▶ Task details
Take the lines below between the one holding "<= ~dv_done & o_msu;" and the one holding "- End-of-flow core", inclusive, and copy them exactly. Add nothing.

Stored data
──────
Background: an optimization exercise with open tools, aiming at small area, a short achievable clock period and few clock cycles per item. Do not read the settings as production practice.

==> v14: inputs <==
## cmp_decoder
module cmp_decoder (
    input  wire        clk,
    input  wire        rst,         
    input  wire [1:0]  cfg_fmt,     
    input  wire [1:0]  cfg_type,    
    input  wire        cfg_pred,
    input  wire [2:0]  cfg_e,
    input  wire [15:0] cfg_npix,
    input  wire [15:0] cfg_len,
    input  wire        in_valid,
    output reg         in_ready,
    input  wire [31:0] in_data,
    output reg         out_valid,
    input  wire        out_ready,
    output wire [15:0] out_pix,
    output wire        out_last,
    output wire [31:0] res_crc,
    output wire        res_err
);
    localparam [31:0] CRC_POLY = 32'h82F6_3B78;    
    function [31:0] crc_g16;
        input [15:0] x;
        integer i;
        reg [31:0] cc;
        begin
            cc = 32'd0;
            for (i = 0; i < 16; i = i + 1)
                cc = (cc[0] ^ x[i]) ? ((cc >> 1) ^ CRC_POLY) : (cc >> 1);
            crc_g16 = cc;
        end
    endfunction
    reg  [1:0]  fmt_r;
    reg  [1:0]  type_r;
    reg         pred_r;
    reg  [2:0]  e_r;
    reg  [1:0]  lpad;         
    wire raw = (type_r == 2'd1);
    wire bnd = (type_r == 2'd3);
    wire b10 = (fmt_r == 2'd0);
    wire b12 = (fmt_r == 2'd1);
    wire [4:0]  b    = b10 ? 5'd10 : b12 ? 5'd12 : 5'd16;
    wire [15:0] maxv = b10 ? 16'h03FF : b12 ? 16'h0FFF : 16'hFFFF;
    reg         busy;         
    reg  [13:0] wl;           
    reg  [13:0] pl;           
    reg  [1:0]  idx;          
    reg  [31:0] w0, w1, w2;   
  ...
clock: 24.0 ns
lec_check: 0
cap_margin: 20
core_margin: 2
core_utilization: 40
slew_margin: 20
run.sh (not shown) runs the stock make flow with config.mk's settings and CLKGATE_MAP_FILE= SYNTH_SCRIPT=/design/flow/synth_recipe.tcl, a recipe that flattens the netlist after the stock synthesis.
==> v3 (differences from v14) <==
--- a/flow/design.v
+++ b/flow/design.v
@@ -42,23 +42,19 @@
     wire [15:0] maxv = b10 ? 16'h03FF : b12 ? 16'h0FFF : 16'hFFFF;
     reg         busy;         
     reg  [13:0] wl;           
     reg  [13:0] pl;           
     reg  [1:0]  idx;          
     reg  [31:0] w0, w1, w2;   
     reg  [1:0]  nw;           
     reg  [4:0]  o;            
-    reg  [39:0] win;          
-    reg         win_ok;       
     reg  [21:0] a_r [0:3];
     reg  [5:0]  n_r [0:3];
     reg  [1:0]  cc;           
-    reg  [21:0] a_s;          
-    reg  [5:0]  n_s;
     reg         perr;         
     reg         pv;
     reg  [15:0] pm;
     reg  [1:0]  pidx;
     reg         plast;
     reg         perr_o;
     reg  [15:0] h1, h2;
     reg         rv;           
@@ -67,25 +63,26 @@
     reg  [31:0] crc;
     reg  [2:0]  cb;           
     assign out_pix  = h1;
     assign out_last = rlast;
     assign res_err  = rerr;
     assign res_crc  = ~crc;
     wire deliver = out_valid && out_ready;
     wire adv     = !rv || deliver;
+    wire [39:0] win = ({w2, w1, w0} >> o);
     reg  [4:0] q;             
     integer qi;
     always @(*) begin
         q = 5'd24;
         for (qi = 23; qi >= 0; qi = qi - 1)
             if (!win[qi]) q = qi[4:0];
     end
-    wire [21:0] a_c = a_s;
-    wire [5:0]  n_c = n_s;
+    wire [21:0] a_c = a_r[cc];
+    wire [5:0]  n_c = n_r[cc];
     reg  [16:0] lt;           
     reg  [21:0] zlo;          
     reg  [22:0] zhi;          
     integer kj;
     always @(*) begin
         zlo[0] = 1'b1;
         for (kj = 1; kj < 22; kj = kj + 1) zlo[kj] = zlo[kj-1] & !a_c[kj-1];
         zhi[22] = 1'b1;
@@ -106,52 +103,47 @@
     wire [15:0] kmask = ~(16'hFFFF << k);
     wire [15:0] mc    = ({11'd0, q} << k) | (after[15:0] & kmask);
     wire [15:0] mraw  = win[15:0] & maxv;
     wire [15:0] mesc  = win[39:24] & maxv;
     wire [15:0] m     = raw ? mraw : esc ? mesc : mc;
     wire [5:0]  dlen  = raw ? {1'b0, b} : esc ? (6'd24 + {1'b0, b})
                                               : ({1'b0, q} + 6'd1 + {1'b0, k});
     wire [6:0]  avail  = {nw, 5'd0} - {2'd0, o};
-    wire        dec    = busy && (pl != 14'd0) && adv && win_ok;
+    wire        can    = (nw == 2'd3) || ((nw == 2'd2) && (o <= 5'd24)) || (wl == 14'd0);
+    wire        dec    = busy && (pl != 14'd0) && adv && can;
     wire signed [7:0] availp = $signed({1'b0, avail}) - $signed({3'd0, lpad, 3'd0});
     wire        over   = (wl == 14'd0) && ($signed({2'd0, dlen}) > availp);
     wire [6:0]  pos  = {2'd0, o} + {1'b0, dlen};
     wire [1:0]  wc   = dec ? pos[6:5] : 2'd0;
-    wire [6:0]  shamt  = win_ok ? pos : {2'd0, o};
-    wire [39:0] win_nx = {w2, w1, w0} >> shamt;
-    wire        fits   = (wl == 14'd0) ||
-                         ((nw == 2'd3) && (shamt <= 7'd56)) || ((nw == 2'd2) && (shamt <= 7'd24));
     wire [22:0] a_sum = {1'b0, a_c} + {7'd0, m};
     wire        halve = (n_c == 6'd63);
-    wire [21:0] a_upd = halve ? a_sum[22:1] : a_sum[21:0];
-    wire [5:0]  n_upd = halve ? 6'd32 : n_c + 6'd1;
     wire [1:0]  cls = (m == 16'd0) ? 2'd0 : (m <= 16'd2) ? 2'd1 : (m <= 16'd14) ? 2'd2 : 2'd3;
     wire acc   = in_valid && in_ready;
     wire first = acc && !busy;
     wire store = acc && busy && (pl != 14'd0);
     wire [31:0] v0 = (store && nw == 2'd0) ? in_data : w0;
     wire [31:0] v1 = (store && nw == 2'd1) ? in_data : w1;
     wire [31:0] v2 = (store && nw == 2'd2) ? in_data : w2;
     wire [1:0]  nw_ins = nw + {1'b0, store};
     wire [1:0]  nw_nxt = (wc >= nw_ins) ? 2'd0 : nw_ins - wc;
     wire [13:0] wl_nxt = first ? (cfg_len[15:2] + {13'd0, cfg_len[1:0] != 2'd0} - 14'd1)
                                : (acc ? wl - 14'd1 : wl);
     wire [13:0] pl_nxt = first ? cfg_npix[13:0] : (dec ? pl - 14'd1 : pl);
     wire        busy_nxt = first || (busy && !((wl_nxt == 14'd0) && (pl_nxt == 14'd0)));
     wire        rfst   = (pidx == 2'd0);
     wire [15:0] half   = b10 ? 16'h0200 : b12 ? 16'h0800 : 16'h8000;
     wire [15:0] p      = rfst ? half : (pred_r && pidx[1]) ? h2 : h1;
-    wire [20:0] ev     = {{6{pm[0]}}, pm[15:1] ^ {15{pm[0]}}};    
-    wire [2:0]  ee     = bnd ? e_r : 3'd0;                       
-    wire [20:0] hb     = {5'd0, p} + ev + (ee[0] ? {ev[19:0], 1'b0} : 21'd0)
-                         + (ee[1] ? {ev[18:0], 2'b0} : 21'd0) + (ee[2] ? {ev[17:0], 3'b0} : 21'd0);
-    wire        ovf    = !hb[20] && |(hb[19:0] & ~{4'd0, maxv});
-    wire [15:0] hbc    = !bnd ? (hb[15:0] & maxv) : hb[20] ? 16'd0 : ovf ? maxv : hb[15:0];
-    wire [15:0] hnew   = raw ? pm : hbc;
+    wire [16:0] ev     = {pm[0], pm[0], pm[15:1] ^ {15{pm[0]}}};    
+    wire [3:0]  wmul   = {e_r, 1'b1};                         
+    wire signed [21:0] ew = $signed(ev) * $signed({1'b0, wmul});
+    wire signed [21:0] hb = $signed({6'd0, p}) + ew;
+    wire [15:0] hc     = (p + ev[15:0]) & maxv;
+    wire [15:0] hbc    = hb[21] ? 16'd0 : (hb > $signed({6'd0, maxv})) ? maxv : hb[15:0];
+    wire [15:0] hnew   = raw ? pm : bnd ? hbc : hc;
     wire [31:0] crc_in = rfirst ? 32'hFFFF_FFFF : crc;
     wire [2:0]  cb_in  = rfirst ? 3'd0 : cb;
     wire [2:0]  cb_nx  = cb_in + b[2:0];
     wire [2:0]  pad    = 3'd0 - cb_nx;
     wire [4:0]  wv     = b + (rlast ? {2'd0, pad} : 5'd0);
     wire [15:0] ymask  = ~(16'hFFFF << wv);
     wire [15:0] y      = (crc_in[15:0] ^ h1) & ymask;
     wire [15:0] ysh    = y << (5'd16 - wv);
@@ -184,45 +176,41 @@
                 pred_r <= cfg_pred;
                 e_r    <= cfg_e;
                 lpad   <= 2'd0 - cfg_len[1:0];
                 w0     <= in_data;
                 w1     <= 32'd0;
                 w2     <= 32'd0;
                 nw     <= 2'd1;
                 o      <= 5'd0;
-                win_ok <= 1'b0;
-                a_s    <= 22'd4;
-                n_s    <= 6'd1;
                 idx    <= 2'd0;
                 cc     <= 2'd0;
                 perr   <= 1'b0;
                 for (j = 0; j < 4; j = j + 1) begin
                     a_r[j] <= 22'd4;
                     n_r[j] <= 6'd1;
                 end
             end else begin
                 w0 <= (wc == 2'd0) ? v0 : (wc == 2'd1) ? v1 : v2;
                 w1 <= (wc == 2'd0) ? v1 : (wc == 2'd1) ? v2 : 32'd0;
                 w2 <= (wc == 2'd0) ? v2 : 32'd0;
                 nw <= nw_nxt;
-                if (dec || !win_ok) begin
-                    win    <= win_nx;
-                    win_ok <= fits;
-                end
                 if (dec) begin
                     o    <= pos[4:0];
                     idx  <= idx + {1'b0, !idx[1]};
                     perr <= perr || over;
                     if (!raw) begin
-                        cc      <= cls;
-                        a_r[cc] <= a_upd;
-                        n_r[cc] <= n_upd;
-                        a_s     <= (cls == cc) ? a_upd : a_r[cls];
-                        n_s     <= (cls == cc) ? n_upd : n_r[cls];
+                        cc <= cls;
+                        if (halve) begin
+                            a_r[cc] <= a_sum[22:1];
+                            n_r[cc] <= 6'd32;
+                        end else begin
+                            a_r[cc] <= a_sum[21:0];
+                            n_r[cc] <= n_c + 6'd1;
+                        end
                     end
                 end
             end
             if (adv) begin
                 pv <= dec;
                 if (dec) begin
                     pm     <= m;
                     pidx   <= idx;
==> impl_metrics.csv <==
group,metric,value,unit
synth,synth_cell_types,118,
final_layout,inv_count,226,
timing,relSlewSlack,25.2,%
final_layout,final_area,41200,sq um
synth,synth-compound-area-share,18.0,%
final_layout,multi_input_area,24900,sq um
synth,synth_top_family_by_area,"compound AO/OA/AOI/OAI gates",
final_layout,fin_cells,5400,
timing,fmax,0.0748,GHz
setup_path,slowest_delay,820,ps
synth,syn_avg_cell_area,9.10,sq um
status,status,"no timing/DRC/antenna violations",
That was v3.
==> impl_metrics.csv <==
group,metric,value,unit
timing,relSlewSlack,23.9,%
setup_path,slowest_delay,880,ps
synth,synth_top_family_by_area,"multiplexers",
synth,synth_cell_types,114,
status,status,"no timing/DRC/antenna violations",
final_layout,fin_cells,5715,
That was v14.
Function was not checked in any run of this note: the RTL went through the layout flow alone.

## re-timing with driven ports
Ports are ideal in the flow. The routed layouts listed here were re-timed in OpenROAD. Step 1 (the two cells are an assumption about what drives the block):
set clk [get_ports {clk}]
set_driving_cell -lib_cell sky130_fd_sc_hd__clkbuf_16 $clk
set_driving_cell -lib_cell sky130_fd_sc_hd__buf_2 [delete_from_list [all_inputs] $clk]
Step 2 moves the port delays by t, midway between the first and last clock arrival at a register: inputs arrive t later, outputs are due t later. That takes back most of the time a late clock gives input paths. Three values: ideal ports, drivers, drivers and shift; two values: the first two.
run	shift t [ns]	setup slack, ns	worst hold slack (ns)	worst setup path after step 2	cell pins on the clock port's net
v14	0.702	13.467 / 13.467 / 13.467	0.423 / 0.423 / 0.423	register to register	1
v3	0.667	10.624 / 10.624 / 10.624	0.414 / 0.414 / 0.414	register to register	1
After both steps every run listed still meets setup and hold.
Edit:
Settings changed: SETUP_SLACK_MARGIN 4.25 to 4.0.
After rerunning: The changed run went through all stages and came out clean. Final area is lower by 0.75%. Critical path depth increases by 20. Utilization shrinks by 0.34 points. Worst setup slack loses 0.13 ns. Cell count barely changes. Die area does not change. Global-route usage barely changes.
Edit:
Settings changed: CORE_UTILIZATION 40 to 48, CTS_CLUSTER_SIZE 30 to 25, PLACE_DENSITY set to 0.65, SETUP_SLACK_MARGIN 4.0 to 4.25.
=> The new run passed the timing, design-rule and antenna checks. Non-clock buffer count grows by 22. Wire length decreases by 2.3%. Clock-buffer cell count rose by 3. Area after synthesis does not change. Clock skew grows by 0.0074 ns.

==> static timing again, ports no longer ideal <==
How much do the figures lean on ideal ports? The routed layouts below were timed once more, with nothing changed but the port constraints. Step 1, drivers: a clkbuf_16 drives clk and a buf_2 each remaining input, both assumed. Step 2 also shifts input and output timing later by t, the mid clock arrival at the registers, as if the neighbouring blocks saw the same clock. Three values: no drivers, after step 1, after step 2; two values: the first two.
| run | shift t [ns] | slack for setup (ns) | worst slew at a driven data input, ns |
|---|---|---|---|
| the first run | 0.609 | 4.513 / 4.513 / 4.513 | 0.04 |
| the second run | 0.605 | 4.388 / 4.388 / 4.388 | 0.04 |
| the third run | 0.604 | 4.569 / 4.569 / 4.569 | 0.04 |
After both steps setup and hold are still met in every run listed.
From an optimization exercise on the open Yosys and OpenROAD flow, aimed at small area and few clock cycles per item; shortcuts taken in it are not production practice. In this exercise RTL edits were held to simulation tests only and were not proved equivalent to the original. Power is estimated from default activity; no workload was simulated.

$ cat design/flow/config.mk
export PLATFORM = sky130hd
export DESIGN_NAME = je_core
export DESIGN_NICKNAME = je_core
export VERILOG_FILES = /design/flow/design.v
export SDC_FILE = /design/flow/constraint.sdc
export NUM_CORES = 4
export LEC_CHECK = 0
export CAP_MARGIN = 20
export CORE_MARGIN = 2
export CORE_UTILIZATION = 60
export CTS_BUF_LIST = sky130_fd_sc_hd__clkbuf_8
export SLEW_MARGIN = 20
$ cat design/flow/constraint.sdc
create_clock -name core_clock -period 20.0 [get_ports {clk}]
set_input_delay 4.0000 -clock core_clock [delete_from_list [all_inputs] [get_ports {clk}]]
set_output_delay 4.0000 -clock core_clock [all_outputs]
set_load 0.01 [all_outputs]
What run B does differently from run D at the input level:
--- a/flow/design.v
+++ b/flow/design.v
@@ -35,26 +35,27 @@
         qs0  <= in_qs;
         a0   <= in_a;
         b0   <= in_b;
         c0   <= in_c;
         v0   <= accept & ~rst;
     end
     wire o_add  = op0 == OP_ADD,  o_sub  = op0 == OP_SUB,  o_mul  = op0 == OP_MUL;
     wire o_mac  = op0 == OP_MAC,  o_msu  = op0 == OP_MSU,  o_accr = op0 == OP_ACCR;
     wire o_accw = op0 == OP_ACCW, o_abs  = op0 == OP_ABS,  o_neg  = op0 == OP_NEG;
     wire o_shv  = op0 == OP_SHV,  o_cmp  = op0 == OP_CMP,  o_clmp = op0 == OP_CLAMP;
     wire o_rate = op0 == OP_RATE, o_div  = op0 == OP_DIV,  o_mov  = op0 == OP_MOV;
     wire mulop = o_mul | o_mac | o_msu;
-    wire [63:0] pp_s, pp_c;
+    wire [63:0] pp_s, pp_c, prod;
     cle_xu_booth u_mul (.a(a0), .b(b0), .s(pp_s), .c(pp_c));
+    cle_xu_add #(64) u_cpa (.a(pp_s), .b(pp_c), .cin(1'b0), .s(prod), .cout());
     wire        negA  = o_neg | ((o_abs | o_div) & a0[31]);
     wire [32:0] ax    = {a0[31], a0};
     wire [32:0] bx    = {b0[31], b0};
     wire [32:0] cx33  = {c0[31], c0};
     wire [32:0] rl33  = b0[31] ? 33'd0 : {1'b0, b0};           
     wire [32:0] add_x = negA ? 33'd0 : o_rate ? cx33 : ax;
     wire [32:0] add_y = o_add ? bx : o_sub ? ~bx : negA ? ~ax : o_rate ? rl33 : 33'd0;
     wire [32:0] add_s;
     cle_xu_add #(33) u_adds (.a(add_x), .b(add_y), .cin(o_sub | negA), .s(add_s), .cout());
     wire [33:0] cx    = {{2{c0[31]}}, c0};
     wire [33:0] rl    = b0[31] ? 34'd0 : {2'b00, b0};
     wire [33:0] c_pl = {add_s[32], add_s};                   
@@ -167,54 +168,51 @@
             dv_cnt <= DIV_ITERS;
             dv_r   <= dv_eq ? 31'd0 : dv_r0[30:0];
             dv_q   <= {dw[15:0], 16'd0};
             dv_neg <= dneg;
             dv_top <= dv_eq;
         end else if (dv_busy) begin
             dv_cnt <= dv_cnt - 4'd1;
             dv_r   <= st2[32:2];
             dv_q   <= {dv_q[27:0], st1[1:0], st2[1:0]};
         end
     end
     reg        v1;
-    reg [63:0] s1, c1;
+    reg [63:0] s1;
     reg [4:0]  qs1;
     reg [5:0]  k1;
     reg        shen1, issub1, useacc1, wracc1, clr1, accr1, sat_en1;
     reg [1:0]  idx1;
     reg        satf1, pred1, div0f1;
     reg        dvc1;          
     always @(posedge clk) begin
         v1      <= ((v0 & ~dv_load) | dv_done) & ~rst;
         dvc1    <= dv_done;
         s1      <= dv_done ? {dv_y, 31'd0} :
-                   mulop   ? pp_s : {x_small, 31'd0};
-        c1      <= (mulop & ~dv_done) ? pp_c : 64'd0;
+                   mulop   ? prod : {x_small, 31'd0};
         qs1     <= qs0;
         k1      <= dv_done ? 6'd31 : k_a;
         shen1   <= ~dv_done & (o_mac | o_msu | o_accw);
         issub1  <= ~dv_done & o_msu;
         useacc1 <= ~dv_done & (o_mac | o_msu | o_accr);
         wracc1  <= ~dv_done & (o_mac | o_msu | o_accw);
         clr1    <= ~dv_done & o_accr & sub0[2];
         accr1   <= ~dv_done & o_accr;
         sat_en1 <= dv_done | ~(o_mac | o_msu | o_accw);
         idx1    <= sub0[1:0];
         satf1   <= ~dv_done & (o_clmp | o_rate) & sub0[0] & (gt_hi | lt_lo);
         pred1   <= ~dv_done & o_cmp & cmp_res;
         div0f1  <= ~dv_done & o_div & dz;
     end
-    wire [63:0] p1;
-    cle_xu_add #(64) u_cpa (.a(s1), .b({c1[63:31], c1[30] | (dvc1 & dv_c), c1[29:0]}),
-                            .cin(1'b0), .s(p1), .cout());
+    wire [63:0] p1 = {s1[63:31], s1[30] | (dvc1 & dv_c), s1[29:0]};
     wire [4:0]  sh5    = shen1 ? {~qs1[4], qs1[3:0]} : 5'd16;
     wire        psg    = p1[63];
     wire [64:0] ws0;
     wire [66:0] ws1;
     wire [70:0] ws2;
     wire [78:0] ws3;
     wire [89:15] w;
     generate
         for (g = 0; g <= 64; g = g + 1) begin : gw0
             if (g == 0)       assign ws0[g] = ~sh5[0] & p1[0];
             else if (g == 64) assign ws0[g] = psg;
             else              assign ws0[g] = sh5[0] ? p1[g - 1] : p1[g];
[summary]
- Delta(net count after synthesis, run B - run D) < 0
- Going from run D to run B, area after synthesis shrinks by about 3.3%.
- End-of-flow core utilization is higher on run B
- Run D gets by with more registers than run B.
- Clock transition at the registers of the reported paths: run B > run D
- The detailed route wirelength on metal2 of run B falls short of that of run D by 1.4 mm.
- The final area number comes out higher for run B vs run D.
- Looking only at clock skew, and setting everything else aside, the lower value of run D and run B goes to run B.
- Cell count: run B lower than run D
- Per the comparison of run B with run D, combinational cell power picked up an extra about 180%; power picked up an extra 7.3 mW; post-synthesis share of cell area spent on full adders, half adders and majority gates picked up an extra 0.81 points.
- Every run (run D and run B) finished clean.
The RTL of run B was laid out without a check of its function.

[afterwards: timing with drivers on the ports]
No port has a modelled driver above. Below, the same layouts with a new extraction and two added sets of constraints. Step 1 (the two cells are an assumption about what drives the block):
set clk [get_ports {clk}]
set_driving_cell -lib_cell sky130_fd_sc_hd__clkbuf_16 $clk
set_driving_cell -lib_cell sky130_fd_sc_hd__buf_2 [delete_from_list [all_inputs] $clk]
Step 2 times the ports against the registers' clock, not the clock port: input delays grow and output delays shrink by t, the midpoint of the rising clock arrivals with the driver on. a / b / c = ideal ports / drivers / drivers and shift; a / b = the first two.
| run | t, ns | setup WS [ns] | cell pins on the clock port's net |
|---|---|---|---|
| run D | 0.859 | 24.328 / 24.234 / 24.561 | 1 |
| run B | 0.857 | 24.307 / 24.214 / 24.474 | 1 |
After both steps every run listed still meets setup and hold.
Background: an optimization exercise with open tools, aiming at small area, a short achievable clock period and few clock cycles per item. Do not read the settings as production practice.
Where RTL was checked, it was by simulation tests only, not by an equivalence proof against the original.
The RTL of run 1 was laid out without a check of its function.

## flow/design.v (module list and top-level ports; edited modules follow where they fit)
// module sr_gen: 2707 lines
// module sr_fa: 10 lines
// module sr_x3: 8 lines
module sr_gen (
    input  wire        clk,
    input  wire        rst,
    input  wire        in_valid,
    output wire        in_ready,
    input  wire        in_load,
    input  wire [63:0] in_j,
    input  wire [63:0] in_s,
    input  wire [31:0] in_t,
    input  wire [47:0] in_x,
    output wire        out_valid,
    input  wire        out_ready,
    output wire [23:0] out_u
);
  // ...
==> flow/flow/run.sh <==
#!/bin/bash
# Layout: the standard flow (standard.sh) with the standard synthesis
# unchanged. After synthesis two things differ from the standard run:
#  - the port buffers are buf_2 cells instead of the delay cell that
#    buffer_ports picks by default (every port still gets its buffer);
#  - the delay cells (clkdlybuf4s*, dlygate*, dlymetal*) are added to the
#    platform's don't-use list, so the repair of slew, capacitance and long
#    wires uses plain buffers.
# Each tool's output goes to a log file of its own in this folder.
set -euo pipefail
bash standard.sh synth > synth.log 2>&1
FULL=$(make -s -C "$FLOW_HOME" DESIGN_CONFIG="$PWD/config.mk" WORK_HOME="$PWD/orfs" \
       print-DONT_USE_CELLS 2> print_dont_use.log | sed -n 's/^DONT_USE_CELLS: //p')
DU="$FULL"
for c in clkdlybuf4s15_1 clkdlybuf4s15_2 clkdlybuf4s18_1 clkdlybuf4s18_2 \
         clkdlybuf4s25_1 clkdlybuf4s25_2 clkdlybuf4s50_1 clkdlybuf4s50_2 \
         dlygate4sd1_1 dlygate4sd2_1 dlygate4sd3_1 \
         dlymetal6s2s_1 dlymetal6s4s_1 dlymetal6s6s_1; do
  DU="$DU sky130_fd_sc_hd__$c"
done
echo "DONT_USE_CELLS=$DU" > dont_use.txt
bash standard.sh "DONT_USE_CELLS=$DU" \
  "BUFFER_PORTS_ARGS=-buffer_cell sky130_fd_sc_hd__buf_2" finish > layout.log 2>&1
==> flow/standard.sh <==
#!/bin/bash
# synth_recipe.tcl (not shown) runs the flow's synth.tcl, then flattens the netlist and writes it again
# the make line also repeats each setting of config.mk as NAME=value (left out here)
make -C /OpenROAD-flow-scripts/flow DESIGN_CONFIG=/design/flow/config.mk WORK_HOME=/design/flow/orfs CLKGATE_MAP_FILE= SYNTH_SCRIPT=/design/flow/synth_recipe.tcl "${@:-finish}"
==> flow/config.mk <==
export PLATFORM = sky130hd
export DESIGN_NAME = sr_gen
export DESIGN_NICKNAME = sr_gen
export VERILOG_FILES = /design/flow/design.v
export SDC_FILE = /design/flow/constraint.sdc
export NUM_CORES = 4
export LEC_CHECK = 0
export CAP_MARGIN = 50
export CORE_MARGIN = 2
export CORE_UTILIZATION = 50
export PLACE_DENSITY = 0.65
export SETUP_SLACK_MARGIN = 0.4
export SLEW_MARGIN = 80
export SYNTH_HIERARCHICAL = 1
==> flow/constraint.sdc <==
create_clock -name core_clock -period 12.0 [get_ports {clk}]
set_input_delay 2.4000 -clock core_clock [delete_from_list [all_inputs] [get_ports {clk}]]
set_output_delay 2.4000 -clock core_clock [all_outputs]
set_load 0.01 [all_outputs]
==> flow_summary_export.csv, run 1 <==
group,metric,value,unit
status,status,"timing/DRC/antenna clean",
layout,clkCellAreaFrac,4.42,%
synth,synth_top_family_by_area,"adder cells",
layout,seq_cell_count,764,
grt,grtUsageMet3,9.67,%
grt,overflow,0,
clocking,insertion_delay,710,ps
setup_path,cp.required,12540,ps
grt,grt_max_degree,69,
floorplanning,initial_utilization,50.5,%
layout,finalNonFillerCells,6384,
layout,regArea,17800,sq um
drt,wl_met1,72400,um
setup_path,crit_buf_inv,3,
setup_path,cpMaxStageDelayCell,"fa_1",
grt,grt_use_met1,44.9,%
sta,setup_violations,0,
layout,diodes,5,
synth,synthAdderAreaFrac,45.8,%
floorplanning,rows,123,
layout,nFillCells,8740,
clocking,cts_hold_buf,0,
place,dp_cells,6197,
──────
▶ Response to the task
         issub1  <= ~dv_done & o_msu;
         useacc1 <= ~dv_done & (o_mac | o_msu | o_accr);
         wracc1  <= ~dv_done & (o_mac | o_msu | o_accw);
         clr1    <= ~dv_done & o_accr & sub0[2];
         accr1   <= ~dv_done & o_accr;
         sat_en1 <= dv_done | ~(o_mac | o_msu | o_accw);
         idx1    <= sub0[1:0];
         satf1   <= ~dv_done & (o_clmp | o_rate) & sub0[0] & (gt_hi | lt_lo);
         pred1   <= ~dv_done & o_cmp & cmp_res;
         div0f1  <= ~dv_done & o_div & dz;
     end
-    wire [63:0] p1;
-    cle_xu_add #(64) u_cpa (.a(s1), .b({c1[63:31], c1[30] | (dvc1 & dv_c), c1[29:0]}),
-                            .cin(1'b0), .s(p1), .cout());
+    wire [63:0] p1 = {s1[63:31], s1[30] | (dvc1 & dv_c), s1[29:0]};
     wire [4:0]  sh5    = shen1 ? {~qs1[4], qs1[3:0]} : 5'd16;
     wire        psg    = p1[63];
     wire [64:0] ws0;
     wire [66:0] ws1;
     wire [70:0] ws2;
     wire [78:0] ws3;
     wire [89:15] w;
     generate
         for (g = 0; g <= 64; g = g + 1) begin : gw0
             if (g == 0)       assign ws0[g] = ~sh5[0] & p1[0];
             else if (g == 64) assign ws0[g] = psg;
             else              assign ws0[g] = sh5[0] ? p1[g - 1] : p1[g];
[summary]
- Delta(net count after synthesis, run B - run D) < 0
- Going from run D to run B, area after synthesis shrinks by about 3.3%.
- End-of-flow core utilization is higher on run B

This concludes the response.